- WORK REQUEST: Copy, exactly and without additions, every line in the records below from the one holding "29 (unchanged) |" through the one holding "0 ns (unchanged) |", both ends included.

________

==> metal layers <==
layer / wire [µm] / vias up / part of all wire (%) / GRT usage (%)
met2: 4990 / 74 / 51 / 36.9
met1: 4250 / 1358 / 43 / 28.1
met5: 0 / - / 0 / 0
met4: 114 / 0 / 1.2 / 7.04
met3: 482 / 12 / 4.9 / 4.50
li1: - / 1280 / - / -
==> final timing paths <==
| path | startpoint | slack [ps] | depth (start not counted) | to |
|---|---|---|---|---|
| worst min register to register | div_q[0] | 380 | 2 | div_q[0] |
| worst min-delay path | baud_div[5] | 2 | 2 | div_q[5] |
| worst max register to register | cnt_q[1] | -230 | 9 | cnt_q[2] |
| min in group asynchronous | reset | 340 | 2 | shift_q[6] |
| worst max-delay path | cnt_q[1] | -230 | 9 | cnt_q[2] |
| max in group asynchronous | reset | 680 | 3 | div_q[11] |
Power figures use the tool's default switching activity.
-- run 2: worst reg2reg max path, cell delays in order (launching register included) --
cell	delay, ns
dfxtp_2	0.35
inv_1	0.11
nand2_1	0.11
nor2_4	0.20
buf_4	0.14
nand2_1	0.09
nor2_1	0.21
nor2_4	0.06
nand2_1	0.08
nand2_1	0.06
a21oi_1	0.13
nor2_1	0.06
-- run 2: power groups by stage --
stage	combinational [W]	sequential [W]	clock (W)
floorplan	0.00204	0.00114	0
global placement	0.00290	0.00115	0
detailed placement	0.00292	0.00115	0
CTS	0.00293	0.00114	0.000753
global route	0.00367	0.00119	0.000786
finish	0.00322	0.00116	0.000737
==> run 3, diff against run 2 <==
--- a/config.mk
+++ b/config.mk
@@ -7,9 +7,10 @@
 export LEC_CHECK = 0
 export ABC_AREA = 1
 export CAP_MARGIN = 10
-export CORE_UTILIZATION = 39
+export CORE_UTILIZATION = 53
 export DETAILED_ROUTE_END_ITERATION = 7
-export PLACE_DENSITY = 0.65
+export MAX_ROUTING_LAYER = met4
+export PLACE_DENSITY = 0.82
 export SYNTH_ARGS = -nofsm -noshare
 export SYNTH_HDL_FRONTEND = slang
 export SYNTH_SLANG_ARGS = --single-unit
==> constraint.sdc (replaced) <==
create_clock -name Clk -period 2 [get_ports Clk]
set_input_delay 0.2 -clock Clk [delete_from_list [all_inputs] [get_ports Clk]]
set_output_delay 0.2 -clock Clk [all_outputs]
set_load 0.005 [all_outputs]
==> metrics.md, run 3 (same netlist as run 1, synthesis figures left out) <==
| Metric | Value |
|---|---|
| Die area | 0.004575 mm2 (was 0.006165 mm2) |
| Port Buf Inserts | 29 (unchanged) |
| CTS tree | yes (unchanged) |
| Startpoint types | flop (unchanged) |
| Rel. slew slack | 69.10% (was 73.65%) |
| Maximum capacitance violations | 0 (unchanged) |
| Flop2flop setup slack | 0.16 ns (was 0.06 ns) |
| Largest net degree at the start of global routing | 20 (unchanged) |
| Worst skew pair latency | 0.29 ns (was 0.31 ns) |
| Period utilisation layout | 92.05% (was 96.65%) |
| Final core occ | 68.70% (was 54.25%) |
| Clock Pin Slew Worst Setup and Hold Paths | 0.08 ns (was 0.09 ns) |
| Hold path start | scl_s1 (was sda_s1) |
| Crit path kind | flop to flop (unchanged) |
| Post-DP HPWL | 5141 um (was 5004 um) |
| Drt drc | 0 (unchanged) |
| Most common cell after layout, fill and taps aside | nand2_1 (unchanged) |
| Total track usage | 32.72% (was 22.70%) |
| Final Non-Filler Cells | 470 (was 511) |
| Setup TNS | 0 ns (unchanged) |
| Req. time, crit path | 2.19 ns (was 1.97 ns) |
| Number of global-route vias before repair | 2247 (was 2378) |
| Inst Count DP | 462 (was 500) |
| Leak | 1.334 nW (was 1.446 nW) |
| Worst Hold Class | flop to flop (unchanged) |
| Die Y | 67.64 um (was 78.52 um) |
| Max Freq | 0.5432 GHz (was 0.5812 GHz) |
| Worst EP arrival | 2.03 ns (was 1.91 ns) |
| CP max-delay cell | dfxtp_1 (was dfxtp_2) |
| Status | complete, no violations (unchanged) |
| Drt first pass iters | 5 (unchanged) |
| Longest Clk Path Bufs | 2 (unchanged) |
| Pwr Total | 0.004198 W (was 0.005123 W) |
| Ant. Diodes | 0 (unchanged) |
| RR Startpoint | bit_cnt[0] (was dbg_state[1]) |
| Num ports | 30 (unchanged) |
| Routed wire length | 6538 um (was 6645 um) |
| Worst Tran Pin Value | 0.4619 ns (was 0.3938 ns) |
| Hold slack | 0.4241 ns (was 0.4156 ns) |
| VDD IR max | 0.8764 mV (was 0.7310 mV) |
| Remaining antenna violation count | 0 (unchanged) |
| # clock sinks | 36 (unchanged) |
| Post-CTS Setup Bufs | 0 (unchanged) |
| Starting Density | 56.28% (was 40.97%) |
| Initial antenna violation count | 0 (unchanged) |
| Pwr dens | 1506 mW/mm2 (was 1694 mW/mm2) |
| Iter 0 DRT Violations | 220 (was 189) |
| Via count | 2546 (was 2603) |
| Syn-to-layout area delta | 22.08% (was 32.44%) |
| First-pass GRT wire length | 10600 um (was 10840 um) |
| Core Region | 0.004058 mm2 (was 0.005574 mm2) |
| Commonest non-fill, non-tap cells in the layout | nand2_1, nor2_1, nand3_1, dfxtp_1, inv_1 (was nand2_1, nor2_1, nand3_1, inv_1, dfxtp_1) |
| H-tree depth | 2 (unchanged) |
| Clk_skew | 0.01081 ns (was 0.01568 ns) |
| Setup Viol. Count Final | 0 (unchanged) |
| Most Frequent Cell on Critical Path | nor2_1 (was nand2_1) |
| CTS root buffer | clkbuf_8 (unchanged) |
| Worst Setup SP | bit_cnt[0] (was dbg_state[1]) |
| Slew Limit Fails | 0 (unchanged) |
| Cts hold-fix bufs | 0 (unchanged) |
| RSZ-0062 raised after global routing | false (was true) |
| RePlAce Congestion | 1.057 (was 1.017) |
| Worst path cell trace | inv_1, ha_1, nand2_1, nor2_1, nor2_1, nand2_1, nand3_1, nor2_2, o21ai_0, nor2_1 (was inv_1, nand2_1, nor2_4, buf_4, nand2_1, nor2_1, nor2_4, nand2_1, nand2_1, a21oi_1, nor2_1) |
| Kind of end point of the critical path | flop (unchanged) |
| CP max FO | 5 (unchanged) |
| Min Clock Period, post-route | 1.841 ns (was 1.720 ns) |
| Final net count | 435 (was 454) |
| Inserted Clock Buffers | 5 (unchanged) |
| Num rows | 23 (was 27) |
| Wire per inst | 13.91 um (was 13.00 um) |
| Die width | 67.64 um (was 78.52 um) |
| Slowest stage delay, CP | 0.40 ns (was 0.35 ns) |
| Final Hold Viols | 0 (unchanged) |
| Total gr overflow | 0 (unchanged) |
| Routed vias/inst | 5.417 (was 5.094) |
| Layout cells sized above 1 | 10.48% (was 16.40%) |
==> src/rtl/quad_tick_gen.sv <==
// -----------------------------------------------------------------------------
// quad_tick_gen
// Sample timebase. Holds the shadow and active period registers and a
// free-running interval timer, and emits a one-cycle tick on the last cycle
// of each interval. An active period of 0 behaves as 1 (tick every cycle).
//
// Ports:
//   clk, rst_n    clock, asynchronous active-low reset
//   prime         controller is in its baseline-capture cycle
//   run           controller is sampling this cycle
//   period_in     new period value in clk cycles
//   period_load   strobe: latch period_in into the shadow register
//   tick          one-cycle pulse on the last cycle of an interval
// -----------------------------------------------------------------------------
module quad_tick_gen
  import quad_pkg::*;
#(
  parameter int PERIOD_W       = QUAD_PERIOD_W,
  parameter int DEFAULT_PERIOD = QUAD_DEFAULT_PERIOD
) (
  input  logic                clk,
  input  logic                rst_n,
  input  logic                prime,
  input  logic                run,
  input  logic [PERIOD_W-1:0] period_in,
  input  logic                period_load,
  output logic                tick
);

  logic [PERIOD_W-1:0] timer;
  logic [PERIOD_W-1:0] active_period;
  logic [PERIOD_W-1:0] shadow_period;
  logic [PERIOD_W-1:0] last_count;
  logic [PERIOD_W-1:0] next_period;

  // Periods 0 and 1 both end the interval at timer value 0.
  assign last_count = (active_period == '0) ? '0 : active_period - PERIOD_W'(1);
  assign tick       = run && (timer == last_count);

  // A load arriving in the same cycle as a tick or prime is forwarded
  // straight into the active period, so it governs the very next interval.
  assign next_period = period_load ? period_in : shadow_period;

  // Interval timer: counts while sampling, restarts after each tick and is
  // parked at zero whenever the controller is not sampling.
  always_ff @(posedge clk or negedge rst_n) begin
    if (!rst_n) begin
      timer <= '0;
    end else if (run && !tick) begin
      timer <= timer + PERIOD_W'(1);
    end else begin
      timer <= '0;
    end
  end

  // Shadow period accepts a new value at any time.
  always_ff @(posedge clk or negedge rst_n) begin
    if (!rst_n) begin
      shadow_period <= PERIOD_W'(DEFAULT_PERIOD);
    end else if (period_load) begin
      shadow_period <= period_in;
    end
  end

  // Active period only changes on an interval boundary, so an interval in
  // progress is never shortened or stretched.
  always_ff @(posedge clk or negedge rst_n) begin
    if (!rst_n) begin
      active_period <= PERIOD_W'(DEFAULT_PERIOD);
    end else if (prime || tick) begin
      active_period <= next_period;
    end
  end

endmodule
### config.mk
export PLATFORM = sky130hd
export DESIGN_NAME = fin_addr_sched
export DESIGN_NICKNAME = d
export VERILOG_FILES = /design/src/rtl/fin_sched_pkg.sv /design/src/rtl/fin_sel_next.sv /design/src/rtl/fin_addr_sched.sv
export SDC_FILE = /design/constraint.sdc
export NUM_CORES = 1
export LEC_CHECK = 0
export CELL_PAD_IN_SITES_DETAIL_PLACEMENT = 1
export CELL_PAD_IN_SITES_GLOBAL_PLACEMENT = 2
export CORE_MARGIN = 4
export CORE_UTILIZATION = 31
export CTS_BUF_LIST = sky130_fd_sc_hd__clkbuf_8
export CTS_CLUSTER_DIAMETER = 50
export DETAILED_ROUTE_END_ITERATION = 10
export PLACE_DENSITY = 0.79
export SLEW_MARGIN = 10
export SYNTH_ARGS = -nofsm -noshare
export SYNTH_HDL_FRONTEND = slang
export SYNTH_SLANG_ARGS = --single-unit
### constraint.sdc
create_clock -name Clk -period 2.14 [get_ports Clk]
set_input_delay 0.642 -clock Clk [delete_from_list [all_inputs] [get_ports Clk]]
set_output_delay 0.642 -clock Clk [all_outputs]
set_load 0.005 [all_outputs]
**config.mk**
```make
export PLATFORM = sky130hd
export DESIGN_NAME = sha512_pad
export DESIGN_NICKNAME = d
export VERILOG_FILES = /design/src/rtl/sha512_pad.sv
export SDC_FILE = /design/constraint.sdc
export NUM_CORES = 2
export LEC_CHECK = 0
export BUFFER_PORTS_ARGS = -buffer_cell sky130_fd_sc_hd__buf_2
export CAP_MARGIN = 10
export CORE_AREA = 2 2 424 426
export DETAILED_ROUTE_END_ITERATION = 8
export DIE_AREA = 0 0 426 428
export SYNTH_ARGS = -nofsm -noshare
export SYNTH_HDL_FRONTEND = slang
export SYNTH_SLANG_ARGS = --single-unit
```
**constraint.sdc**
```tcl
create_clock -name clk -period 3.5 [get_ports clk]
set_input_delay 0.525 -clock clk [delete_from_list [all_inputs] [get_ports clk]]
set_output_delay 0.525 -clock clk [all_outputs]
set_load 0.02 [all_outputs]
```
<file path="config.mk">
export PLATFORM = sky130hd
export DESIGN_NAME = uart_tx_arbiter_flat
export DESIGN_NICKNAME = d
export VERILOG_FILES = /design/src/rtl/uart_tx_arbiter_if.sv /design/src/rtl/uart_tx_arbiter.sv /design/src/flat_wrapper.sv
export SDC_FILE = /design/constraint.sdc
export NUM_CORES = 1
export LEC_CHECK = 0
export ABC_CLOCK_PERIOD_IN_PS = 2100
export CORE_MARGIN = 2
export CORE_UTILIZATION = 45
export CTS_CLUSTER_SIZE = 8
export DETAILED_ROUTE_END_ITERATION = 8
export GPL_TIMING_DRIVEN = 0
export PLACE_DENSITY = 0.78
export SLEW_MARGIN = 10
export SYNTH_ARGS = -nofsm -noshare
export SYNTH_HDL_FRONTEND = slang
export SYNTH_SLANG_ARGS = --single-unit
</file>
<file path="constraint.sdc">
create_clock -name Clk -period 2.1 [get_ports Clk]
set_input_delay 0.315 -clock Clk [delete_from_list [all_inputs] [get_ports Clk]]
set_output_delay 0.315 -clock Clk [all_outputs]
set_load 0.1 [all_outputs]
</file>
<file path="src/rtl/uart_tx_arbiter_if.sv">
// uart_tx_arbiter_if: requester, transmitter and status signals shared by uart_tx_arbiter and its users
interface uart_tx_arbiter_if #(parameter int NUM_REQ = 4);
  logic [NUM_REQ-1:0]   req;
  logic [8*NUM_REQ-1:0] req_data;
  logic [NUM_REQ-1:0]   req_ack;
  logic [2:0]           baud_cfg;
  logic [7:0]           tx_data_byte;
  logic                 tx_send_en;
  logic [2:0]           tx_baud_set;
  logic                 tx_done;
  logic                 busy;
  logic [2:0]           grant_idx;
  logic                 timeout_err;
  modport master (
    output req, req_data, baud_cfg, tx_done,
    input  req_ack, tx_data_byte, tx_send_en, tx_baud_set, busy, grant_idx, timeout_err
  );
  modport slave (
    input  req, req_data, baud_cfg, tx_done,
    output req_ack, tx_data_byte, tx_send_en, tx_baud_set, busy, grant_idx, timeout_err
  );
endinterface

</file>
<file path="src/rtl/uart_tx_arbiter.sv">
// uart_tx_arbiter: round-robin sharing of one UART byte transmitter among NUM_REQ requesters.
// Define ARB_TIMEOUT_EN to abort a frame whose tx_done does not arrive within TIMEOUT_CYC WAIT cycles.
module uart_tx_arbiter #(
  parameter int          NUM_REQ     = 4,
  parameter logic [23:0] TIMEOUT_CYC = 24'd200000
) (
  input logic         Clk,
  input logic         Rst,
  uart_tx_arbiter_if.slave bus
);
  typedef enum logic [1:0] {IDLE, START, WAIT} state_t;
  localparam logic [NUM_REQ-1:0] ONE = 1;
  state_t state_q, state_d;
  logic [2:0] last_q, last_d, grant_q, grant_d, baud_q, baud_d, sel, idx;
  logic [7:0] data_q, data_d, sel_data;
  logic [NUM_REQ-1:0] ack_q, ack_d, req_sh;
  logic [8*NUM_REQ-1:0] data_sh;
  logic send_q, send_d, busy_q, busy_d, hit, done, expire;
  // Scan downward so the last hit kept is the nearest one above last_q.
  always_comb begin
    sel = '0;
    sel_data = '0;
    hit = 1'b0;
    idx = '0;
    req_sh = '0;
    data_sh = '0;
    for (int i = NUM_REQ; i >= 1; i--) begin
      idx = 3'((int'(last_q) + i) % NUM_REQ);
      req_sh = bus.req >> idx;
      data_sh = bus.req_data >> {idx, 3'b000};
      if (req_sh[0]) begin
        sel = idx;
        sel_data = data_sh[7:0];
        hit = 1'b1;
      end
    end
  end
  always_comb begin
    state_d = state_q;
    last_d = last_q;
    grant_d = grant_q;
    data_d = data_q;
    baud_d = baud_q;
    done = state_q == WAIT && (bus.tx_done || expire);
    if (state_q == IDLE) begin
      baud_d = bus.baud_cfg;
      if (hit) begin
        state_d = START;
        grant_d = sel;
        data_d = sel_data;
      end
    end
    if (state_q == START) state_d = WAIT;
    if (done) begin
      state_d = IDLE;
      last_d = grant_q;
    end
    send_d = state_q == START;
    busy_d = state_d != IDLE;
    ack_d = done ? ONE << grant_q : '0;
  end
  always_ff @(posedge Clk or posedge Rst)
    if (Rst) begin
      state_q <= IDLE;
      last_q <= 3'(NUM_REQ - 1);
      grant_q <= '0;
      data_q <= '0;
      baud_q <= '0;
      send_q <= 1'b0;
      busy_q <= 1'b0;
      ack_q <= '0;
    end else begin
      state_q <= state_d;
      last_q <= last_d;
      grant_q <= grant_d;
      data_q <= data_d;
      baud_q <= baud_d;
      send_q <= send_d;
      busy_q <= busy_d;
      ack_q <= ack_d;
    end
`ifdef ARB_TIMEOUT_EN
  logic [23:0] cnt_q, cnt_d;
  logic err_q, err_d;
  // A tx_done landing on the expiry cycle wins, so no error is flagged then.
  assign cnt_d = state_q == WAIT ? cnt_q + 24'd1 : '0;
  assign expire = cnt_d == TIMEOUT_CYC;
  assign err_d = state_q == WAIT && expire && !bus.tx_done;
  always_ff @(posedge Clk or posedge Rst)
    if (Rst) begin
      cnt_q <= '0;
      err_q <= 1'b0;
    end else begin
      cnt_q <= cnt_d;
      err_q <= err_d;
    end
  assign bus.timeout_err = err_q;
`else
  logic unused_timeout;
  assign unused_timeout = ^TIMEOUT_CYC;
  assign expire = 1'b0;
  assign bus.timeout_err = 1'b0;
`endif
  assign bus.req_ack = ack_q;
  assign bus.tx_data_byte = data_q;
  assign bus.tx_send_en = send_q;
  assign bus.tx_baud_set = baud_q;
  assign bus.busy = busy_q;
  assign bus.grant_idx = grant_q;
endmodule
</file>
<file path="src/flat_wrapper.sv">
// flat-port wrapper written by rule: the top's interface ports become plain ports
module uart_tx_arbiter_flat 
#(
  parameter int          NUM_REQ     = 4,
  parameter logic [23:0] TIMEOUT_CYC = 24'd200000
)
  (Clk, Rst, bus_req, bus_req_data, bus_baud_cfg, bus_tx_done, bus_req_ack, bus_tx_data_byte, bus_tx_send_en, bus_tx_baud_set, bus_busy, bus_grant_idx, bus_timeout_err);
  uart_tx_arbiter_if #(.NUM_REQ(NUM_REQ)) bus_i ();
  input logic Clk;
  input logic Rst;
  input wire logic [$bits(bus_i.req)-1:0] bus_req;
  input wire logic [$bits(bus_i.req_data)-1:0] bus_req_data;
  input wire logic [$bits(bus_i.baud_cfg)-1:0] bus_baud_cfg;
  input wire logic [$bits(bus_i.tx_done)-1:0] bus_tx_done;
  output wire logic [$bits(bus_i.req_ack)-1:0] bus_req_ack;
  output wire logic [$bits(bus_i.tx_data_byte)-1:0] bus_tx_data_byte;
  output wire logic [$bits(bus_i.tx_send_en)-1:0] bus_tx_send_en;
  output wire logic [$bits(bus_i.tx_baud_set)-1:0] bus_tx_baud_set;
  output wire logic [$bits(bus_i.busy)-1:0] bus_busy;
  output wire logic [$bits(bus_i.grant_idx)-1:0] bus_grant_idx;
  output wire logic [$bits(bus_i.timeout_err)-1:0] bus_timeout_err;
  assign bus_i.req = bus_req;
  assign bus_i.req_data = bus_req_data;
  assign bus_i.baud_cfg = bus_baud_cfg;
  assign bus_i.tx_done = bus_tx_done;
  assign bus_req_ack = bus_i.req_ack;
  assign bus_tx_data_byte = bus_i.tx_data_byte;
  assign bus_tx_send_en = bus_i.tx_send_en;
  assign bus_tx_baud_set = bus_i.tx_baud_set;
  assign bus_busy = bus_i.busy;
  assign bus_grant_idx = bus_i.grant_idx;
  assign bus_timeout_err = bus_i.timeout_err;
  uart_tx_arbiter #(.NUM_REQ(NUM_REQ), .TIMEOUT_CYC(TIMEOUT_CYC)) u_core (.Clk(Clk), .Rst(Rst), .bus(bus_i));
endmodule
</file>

________

- FINAL ANSWER:
| Port Buf Inserts | 29 (unchanged) |
| CTS tree | yes (unchanged) |
| Startpoint types | flop (unchanged) |
| Rel. slew slack | 69.10% (was 73.65%) |
| Maximum capacitance violations | 0 (unchanged) |
| Flop2flop setup slack | 0.16 ns (was 0.06 ns) |
| Largest net degree at the start of global routing | 20 (unchanged) |
| Worst skew pair latency | 0.29 ns (was 0.31 ns) |
| Period utilisation layout | 92.05% (was 96.65%) |
| Final core occ | 68.70% (was 54.25%) |
| Clock Pin Slew Worst Setup and Hold Paths | 0.08 ns (was 0.09 ns) |
| Hold path start | scl_s1 (was sda_s1) |
| Crit path kind | flop to flop (unchanged) |
| Post-DP HPWL | 5141 um (was 5004 um) |
| Drt drc | 0 (unchanged) |
| Most common cell after layout, fill and taps aside | nand2_1 (unchanged) |
| Total track usage | 32.72% (was 22.70%) |
| Final Non-Filler Cells | 470 (was 511) |
| Setup TNS | 0 ns (unchanged) |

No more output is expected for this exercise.